Collected data entries
┌──
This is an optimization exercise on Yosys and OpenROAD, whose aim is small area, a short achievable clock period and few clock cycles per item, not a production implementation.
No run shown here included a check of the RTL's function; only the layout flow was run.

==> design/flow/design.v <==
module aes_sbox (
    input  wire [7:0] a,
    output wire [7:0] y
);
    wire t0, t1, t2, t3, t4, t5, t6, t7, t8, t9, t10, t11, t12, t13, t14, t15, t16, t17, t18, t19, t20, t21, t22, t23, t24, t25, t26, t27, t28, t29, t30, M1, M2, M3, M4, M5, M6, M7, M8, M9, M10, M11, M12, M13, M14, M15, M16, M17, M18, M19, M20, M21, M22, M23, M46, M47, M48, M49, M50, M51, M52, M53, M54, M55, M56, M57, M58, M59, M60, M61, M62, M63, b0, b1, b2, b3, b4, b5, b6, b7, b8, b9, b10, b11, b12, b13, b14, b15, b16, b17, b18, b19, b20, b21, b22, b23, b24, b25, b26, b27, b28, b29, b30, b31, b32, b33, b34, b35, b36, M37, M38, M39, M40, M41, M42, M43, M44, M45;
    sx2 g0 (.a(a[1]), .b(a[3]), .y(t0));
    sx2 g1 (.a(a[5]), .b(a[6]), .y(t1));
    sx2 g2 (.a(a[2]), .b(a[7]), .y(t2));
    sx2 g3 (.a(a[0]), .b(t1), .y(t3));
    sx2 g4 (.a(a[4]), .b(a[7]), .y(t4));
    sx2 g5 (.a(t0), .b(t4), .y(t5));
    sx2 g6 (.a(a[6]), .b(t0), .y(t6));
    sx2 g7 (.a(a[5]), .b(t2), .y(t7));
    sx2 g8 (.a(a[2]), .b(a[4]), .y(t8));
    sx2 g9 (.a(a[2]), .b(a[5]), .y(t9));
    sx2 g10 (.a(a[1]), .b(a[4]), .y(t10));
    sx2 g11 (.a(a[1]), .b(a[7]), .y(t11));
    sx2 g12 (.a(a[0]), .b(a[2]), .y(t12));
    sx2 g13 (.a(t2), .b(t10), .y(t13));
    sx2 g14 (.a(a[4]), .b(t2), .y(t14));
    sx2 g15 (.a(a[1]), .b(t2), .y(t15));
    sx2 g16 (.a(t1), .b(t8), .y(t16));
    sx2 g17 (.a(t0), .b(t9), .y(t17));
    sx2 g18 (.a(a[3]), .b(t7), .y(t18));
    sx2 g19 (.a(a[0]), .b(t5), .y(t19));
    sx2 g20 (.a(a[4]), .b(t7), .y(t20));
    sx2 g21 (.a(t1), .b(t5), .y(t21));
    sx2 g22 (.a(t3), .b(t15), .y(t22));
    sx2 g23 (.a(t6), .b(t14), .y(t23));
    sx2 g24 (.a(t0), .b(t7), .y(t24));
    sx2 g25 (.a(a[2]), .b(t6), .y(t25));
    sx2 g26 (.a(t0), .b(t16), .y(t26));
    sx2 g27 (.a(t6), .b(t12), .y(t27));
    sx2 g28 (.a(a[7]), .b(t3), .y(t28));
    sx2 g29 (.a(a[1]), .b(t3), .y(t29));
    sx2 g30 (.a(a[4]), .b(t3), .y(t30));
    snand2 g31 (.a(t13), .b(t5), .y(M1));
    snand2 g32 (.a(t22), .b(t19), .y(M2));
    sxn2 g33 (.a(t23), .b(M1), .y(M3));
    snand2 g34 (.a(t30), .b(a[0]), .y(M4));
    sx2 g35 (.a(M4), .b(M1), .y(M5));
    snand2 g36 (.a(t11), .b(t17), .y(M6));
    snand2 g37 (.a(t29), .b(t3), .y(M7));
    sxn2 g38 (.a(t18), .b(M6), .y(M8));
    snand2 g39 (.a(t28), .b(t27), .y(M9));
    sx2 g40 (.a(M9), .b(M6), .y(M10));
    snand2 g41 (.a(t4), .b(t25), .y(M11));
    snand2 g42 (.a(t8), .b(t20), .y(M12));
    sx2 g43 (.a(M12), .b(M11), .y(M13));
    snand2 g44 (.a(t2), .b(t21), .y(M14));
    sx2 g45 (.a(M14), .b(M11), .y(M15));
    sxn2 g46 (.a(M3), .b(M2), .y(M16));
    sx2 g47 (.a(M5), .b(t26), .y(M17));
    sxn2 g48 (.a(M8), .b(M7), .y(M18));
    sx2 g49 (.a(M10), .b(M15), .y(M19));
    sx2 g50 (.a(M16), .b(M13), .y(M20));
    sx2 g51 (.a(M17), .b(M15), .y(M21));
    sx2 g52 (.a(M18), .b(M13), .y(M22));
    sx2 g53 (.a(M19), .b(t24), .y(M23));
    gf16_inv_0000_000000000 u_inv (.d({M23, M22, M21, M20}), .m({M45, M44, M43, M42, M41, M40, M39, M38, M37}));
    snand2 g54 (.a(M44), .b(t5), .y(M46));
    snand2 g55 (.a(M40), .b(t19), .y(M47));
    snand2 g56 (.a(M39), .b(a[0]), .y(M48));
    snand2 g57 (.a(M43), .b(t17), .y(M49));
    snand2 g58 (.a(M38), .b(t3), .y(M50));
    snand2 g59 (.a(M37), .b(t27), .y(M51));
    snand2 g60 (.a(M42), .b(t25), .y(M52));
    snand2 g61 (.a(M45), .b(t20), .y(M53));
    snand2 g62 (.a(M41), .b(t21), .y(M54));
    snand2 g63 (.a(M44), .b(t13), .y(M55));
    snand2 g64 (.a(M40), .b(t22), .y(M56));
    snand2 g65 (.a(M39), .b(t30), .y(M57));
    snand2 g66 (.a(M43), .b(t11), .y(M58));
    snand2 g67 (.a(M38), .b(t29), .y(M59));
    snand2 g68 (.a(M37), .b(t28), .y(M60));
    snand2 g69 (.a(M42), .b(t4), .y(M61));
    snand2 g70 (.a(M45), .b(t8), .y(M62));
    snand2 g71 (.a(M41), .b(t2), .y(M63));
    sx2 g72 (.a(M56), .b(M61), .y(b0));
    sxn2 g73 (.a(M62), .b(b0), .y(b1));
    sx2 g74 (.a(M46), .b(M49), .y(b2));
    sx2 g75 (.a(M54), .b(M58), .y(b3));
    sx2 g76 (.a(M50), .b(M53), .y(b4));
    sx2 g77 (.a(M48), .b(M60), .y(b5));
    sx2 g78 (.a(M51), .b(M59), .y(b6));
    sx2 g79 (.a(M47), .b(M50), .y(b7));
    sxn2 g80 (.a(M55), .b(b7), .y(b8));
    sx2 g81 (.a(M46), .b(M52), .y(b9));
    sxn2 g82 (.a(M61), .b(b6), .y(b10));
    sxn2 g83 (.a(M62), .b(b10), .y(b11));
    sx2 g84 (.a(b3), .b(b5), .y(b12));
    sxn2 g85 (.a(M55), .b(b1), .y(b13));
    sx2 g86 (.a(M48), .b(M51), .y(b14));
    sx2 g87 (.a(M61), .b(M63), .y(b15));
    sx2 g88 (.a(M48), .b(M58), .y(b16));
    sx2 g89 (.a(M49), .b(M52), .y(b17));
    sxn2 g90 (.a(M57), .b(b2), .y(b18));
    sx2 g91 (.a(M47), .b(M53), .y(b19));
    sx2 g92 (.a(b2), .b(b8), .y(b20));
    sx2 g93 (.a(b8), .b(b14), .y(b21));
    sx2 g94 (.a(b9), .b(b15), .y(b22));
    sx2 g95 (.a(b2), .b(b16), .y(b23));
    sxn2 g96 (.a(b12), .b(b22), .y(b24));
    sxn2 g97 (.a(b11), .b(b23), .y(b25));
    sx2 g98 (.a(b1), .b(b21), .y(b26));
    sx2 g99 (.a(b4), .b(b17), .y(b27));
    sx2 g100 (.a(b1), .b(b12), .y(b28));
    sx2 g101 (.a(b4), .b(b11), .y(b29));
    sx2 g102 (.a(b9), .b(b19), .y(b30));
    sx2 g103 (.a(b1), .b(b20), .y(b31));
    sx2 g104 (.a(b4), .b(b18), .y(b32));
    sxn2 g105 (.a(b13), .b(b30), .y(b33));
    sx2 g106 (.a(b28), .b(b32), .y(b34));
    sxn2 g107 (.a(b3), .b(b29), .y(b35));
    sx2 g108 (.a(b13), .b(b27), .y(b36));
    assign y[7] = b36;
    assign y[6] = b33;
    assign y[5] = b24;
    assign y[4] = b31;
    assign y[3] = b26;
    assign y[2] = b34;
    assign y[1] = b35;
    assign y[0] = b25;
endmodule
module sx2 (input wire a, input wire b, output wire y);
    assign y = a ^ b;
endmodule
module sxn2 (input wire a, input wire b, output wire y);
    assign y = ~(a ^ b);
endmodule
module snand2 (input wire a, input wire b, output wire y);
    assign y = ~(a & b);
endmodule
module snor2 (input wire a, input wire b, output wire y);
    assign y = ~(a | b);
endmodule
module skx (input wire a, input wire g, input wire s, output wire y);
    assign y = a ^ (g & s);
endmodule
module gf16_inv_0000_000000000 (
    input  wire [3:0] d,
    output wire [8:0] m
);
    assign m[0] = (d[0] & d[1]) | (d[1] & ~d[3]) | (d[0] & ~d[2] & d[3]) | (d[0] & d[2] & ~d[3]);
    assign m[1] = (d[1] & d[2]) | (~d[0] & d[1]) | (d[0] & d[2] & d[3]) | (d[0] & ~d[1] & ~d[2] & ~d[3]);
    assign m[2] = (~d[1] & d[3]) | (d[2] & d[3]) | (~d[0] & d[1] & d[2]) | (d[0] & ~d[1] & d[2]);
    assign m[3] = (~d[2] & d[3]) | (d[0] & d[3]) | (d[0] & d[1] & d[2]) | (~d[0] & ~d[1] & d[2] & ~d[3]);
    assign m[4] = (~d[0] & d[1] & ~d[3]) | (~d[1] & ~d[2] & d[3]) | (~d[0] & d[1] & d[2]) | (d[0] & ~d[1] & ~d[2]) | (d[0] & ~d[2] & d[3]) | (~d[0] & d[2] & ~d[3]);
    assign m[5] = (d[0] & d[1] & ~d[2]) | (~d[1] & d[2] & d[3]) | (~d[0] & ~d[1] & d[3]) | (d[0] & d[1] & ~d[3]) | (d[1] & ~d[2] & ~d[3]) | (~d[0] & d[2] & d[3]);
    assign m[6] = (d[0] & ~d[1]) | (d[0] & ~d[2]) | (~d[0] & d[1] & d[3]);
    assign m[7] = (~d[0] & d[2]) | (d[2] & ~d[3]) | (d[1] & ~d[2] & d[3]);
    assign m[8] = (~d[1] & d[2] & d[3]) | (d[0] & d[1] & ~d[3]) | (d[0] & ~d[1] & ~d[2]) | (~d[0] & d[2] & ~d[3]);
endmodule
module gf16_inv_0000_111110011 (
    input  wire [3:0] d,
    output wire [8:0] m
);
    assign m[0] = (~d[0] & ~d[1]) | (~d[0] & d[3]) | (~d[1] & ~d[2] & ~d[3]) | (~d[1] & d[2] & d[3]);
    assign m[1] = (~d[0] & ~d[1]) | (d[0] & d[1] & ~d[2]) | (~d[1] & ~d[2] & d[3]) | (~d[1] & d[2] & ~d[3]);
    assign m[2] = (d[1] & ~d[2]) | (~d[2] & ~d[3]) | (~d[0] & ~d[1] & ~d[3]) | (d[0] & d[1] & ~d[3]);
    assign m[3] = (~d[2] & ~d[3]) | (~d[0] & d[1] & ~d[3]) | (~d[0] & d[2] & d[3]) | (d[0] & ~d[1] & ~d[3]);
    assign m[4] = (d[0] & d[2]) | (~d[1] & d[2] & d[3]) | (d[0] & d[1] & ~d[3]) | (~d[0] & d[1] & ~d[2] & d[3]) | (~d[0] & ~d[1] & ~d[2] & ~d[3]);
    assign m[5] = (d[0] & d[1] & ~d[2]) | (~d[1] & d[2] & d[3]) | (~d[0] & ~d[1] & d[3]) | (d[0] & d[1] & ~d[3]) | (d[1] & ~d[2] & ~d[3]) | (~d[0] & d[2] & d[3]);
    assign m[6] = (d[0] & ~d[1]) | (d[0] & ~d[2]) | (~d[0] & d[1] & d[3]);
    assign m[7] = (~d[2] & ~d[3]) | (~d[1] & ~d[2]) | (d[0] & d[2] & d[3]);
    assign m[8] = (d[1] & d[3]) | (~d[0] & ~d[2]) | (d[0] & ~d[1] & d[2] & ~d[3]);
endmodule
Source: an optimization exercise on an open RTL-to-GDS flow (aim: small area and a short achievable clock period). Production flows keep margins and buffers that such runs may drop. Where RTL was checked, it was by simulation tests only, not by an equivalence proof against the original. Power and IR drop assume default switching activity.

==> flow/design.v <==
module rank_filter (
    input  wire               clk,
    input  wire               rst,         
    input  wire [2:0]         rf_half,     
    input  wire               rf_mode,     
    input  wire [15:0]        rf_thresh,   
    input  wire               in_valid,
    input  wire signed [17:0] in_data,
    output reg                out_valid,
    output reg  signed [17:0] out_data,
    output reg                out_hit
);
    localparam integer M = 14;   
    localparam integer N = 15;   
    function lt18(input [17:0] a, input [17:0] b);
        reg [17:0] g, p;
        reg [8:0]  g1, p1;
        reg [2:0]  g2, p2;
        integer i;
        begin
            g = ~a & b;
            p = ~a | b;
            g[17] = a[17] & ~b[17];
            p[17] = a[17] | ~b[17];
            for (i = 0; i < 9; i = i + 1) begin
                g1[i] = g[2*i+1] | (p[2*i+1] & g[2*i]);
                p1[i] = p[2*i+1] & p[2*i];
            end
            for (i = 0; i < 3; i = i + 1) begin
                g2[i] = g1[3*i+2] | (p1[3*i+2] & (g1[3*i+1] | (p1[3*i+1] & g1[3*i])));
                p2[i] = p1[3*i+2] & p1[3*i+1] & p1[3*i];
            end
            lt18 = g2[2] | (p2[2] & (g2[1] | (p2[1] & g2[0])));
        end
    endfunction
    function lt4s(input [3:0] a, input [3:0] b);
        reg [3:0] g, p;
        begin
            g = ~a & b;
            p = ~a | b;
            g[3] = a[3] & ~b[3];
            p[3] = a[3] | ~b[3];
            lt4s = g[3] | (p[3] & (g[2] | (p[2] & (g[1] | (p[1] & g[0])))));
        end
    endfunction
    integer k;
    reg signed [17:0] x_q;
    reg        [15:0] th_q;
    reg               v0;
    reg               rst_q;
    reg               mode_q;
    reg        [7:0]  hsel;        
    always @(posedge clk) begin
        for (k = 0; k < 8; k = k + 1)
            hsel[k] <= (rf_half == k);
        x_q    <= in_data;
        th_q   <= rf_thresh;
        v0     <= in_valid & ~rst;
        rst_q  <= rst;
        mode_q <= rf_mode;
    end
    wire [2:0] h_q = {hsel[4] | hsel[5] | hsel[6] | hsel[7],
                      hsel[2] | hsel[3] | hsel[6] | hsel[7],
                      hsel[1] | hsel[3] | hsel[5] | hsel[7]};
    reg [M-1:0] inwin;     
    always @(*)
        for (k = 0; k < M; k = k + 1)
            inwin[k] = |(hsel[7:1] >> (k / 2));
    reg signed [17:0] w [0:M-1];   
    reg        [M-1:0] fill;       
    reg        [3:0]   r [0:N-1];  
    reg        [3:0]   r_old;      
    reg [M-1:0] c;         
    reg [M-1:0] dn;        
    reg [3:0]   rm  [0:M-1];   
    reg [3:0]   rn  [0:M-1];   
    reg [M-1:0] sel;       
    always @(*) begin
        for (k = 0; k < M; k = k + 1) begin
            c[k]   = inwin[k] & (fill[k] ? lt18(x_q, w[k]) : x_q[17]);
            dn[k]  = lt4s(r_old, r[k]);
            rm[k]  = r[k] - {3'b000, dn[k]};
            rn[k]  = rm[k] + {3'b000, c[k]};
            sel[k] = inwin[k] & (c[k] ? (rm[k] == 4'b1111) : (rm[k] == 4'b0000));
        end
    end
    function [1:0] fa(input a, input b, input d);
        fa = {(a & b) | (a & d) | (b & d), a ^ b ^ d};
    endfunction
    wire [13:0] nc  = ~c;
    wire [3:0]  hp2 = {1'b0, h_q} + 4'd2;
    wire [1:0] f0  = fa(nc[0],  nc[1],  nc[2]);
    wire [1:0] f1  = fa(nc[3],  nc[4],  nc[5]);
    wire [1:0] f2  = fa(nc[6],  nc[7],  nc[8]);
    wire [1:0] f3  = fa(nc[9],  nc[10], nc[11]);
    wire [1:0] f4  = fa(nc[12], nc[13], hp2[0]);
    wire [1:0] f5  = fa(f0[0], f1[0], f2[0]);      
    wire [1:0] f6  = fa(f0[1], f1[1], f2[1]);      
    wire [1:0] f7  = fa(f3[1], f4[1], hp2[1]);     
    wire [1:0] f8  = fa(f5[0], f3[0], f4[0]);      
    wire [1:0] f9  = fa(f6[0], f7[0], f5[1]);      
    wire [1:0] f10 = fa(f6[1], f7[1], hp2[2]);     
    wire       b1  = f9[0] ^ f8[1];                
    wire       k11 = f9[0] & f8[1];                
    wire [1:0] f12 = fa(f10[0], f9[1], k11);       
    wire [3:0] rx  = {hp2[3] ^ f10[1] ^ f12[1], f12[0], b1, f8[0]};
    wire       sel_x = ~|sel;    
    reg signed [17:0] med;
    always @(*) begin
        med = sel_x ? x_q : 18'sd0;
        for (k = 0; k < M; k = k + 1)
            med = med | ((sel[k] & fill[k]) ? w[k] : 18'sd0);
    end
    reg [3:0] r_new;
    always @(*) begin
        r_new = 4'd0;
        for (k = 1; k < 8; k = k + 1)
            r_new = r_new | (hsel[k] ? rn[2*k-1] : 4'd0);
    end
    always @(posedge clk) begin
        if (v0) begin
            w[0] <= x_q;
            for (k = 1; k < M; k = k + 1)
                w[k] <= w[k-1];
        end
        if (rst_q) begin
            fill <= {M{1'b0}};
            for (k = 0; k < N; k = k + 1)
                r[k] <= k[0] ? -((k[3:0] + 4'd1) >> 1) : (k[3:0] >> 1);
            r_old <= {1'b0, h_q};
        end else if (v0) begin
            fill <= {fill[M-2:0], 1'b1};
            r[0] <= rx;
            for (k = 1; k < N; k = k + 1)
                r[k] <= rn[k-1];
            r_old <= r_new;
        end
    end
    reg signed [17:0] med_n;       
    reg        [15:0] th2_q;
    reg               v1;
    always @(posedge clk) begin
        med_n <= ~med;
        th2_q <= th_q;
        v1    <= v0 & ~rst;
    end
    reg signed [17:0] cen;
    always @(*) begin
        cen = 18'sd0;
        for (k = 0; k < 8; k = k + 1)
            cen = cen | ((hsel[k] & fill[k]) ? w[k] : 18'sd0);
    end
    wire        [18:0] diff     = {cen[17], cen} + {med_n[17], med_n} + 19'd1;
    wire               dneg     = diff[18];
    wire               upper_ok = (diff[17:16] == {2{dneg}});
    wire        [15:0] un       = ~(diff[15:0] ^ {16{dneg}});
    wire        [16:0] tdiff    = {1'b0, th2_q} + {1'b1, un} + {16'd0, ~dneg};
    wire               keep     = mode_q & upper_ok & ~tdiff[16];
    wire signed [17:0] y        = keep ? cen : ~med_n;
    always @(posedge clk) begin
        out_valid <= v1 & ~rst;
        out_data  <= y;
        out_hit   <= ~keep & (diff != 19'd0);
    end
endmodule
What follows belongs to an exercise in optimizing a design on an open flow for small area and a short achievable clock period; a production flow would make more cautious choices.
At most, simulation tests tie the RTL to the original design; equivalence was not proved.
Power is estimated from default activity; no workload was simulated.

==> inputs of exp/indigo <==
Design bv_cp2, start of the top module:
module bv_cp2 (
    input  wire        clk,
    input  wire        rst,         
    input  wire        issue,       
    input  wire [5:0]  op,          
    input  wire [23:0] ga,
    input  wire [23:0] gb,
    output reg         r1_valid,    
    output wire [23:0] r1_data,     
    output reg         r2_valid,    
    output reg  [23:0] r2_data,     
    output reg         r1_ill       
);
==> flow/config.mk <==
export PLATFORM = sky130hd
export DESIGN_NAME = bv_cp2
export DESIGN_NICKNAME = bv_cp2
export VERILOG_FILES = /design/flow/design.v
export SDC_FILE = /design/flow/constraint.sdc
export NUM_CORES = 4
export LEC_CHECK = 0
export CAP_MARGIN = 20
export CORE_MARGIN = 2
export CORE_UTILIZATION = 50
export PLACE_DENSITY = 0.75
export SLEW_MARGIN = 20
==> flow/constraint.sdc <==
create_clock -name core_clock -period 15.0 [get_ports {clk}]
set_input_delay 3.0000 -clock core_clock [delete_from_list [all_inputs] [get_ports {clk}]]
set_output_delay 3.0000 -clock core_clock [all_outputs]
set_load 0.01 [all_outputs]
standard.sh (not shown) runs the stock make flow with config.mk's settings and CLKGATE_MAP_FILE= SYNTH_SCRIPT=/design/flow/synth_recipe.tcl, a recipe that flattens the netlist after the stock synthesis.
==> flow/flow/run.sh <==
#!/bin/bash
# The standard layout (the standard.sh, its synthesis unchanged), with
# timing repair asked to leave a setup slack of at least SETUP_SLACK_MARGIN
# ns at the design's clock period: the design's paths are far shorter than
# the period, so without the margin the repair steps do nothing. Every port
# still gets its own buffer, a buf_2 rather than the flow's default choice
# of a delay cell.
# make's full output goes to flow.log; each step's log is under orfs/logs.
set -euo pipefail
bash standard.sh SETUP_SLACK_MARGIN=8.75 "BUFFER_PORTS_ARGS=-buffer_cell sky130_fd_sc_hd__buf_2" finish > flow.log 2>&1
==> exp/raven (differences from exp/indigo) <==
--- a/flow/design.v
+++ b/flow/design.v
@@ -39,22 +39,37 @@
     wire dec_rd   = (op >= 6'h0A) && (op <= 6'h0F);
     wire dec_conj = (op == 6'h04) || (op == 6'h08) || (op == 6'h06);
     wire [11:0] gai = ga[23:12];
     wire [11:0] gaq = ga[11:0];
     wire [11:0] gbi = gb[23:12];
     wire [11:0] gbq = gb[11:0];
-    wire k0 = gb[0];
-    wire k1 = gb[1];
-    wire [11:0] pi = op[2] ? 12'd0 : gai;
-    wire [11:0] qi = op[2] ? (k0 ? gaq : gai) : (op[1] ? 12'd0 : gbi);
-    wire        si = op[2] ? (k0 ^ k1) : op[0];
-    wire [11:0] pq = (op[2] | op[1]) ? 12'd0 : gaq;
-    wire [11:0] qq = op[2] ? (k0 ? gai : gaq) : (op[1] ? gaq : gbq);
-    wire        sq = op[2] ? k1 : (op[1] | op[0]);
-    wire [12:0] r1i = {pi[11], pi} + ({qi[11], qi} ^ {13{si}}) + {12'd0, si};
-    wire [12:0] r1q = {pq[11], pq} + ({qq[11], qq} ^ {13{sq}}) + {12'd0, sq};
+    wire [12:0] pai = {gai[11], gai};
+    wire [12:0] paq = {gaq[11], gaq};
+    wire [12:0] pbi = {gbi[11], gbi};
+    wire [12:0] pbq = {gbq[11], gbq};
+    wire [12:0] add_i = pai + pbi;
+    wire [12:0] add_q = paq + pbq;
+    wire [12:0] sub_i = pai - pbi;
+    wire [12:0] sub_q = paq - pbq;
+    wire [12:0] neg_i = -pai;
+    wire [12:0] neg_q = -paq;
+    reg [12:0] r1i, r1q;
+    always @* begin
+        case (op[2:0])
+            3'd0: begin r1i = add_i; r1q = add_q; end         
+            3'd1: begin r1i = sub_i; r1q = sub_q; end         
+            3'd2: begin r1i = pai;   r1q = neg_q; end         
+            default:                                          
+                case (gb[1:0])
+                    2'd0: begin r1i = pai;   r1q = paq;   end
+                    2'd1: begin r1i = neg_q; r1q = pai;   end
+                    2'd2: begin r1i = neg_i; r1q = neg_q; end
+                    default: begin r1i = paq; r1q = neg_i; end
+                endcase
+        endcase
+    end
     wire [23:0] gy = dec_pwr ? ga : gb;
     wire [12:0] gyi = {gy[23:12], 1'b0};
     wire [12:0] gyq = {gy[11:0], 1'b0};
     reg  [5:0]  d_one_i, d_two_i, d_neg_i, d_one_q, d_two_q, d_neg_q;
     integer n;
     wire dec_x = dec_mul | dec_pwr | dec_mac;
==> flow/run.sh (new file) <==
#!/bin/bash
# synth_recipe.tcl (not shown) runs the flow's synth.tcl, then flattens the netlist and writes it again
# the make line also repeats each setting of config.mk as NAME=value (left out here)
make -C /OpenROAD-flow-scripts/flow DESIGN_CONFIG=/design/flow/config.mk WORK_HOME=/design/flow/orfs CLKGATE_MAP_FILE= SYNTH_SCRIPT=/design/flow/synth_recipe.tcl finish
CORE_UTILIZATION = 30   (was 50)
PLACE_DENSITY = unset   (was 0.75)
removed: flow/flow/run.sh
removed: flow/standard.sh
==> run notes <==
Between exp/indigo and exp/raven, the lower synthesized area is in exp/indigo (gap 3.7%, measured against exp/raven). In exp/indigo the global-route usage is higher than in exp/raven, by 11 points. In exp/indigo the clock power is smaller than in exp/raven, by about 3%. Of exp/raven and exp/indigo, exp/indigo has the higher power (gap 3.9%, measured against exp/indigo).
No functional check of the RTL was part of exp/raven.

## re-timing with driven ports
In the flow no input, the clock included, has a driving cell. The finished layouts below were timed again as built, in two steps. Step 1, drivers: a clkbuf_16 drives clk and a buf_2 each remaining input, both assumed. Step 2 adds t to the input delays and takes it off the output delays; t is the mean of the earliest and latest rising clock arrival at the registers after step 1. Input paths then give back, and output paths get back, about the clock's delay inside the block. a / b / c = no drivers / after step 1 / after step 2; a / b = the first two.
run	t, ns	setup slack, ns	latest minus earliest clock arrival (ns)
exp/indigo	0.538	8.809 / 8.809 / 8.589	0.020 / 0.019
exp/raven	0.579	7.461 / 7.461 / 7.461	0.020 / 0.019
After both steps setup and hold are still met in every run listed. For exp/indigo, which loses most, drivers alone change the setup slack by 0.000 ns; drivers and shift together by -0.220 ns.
└──
INSTRUCTIONS FOR THE TASK: Print exactly the lines above from the one with "upper_ok & ~tdiff[16];" to the one with "# of a delay cell.", including both.

FINISHED TASK:
    wire               keep     = mode_q & upper_ok & ~tdiff[16];
    wire signed [17:0] y        = keep ? cen : ~med_n;
    always @(posedge clk) begin
        out_valid <= v1 & ~rst;
        out_data  <= y;
        out_hit   <= ~keep & (diff != 19'd0);
    end
endmodule
What follows belongs to an exercise in optimizing a design on an open flow for small area and a short achievable clock period; a production flow would make more cautious choices.
At most, simulation tests tie the RTL to the original design; equivalence was not proved.
Power is estimated from default activity; no workload was simulated.

==> inputs of exp/indigo <==
Design bv_cp2, start of the top module:
module bv_cp2 (
    input  wire        clk,
    input  wire        rst,         
    input  wire        issue,       
    input  wire [5:0]  op,          
    input  wire [23:0] ga,
    input  wire [23:0] gb,
    output reg         r1_valid,    
    output wire [23:0] r1_data,     
    output reg         r2_valid,    
    output reg  [23:0] r2_data,     
    output reg         r1_ill       
);
==> flow/config.mk <==
export PLATFORM = sky130hd
export DESIGN_NAME = bv_cp2
export DESIGN_NICKNAME = bv_cp2
export VERILOG_FILES = /design/flow/design.v
export SDC_FILE = /design/flow/constraint.sdc
export NUM_CORES = 4
export LEC_CHECK = 0
export CAP_MARGIN = 20
export CORE_MARGIN = 2
export CORE_UTILIZATION = 50
export PLACE_DENSITY = 0.75
export SLEW_MARGIN = 20
==> flow/constraint.sdc <==
create_clock -name core_clock -period 15.0 [get_ports {clk}]
set_input_delay 3.0000 -clock core_clock [delete_from_list [all_inputs] [get_ports {clk}]]
set_output_delay 3.0000 -clock core_clock [all_outputs]
set_load 0.01 [all_outputs]
standard.sh (not shown) runs the stock make flow with config.mk's settings and CLKGATE_MAP_FILE= SYNTH_SCRIPT=/design/flow/synth_recipe.tcl, a recipe that flattens the netlist after the stock synthesis.
==> flow/flow/run.sh <==
#!/bin/bash
# The standard layout (the standard.sh, its synthesis unchanged), with
# timing repair asked to leave a setup slack of at least SETUP_SLACK_MARGIN
# ns at the design's clock period: the design's paths are far shorter than
# the period, so without the margin the repair steps do nothing. Every port
# still gets its own buffer, a buf_2 rather than the flow's default choice
# of a delay cell.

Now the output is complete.